1. Facts of recognition;

A. During Ansan-si, the Plaintiff is an association that has obtained authorization for the establishment of a housing redevelopment project on February 21, 2012 under the Act on the Maintenance and Improvement of Urban Areas and Dwelling Conditions for Residents (hereinafter “Urban Improvement Act”) for the purpose of implementing a housing redevelopment project on the housing scale of 116,66.10 square meters in Ansan-si, and obtained authorization for the implementation of a housing redevelopment project on January 15, 2016 (hereinafter “instant redevelopment project”), and obtained authorization for the implementation of a housing redevelopment project on February 27, 2017, and was publicly notified of the management and disposal plan on the same day.

B. The Defendants possess each of the real estate stated in the text within the instant redevelopment project zone.
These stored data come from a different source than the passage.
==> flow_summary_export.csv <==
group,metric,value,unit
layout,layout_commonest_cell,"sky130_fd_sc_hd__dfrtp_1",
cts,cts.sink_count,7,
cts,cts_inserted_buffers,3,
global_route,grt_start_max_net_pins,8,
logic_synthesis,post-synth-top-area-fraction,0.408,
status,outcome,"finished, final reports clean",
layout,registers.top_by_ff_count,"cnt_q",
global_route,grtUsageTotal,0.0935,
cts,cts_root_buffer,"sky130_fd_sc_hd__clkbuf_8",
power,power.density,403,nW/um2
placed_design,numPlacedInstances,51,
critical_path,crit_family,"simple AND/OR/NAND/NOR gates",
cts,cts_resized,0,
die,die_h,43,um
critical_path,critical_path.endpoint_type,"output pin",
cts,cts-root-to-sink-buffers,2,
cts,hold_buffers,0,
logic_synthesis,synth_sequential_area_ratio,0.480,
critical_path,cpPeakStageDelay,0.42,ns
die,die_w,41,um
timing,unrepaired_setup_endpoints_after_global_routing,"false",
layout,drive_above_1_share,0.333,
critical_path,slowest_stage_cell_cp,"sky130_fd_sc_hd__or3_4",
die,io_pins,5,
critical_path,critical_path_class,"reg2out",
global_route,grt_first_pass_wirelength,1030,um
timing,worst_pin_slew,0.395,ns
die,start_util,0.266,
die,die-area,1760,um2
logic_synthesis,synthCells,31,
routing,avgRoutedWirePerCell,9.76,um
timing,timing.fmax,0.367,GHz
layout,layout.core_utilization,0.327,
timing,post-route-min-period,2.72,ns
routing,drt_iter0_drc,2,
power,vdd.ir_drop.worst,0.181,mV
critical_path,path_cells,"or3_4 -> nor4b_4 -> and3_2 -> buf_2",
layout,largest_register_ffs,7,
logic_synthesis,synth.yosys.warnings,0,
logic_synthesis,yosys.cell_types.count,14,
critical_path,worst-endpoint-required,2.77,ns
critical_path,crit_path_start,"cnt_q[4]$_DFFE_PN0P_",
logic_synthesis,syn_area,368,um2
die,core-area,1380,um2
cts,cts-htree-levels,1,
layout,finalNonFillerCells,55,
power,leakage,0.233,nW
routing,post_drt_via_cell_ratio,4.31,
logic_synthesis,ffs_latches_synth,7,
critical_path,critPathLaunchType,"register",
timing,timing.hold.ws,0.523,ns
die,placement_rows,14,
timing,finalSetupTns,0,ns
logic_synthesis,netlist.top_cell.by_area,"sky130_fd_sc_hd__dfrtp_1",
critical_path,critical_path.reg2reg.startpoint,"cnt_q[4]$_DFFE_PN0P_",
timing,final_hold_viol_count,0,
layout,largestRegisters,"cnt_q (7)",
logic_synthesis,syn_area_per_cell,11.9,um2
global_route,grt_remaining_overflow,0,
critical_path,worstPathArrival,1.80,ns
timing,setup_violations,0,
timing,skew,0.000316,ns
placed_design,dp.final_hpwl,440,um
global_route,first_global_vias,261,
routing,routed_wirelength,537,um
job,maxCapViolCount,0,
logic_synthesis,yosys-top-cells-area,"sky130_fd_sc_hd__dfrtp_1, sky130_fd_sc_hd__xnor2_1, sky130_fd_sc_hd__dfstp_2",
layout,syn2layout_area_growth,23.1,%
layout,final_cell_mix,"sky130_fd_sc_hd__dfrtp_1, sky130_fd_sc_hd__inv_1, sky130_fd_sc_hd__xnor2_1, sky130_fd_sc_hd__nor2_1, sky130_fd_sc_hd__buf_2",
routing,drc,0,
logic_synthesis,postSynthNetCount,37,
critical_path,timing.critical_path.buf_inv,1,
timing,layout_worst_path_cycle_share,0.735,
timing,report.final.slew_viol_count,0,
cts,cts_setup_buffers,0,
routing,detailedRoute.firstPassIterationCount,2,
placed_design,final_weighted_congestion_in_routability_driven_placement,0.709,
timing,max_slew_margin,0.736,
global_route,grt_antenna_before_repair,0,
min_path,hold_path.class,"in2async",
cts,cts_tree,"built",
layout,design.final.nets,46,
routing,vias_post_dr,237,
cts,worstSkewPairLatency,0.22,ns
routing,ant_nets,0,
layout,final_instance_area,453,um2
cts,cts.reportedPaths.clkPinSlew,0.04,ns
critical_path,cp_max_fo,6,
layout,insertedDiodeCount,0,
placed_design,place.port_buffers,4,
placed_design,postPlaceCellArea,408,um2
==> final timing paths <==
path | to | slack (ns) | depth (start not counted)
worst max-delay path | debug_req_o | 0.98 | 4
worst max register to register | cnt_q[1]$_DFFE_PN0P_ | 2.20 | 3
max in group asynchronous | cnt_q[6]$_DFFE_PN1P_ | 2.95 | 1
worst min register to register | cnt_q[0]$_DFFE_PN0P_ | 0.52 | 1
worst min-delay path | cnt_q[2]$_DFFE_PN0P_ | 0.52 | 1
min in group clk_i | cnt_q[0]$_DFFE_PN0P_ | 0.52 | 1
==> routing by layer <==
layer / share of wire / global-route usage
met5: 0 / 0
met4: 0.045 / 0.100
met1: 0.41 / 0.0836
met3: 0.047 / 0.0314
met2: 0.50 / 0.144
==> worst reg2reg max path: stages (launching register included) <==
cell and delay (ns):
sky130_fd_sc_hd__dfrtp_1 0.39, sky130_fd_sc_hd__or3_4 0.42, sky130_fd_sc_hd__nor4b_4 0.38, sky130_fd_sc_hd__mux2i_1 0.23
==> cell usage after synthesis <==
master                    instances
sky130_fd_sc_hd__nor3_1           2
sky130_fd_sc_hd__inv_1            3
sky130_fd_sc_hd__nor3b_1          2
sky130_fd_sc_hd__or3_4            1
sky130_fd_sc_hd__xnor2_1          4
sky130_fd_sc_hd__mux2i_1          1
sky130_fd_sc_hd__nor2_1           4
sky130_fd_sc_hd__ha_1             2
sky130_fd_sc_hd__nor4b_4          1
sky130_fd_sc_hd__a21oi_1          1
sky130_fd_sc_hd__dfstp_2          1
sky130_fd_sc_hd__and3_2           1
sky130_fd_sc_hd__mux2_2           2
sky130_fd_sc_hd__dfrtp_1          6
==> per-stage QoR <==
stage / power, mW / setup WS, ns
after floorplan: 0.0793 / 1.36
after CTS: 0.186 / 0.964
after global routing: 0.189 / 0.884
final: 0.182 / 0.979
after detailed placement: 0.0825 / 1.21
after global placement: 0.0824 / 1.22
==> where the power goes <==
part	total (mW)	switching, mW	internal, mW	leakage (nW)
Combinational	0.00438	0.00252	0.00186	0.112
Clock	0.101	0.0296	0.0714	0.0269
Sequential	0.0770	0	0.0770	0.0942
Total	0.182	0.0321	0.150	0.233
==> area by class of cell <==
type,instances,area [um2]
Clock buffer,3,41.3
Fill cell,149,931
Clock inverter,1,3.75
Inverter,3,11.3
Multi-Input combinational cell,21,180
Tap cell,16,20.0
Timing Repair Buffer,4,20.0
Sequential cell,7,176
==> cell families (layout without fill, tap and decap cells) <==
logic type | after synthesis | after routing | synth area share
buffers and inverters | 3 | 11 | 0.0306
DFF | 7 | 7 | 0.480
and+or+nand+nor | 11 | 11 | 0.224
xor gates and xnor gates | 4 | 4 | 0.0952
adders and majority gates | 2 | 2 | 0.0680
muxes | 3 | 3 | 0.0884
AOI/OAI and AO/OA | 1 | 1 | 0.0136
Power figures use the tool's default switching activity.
[Ground of recognition] Facts without dispute, entry of Gap evidence 1 to 5 (including a provisional number), the purport of the whole pleadings

2. Determination on the cause of the claim

A. The main text of Article 49(6) of the Urban Improvement Act provides, “When the authorization of a management and disposition plan is publicly announced, a right holder, such as the owner, superficies, leasee, etc. of the previous land or building, shall not use or profit from the previous land or building until the date of the public announcement of transfer under Article 86.” Thus, when the public announcement of a management and disposition plan is made, the use or profit of the right holder, such as the owner, superficies, leasee, etc. of the previous land or building, shall be suspended, and the project implementer may use or benefit from the former land or building (see, e.g., Supreme Court Decision 2009Da53635, May 27, 2010). Therefore, the Defendants whose use or profit has been suspended pursuant to the public announcement of the authorization of the management

B. Defendant B’s assertion and determination by the Defendants were not paid the business compensation amount by the Plaintiff, and the Gyeonggi-do Local Land Tribunal stated the amount of compensation for the Defendant’s losses as stated in the adjudication of expropriation rendered on April 9, 2018, and the Plaintiff’s claim.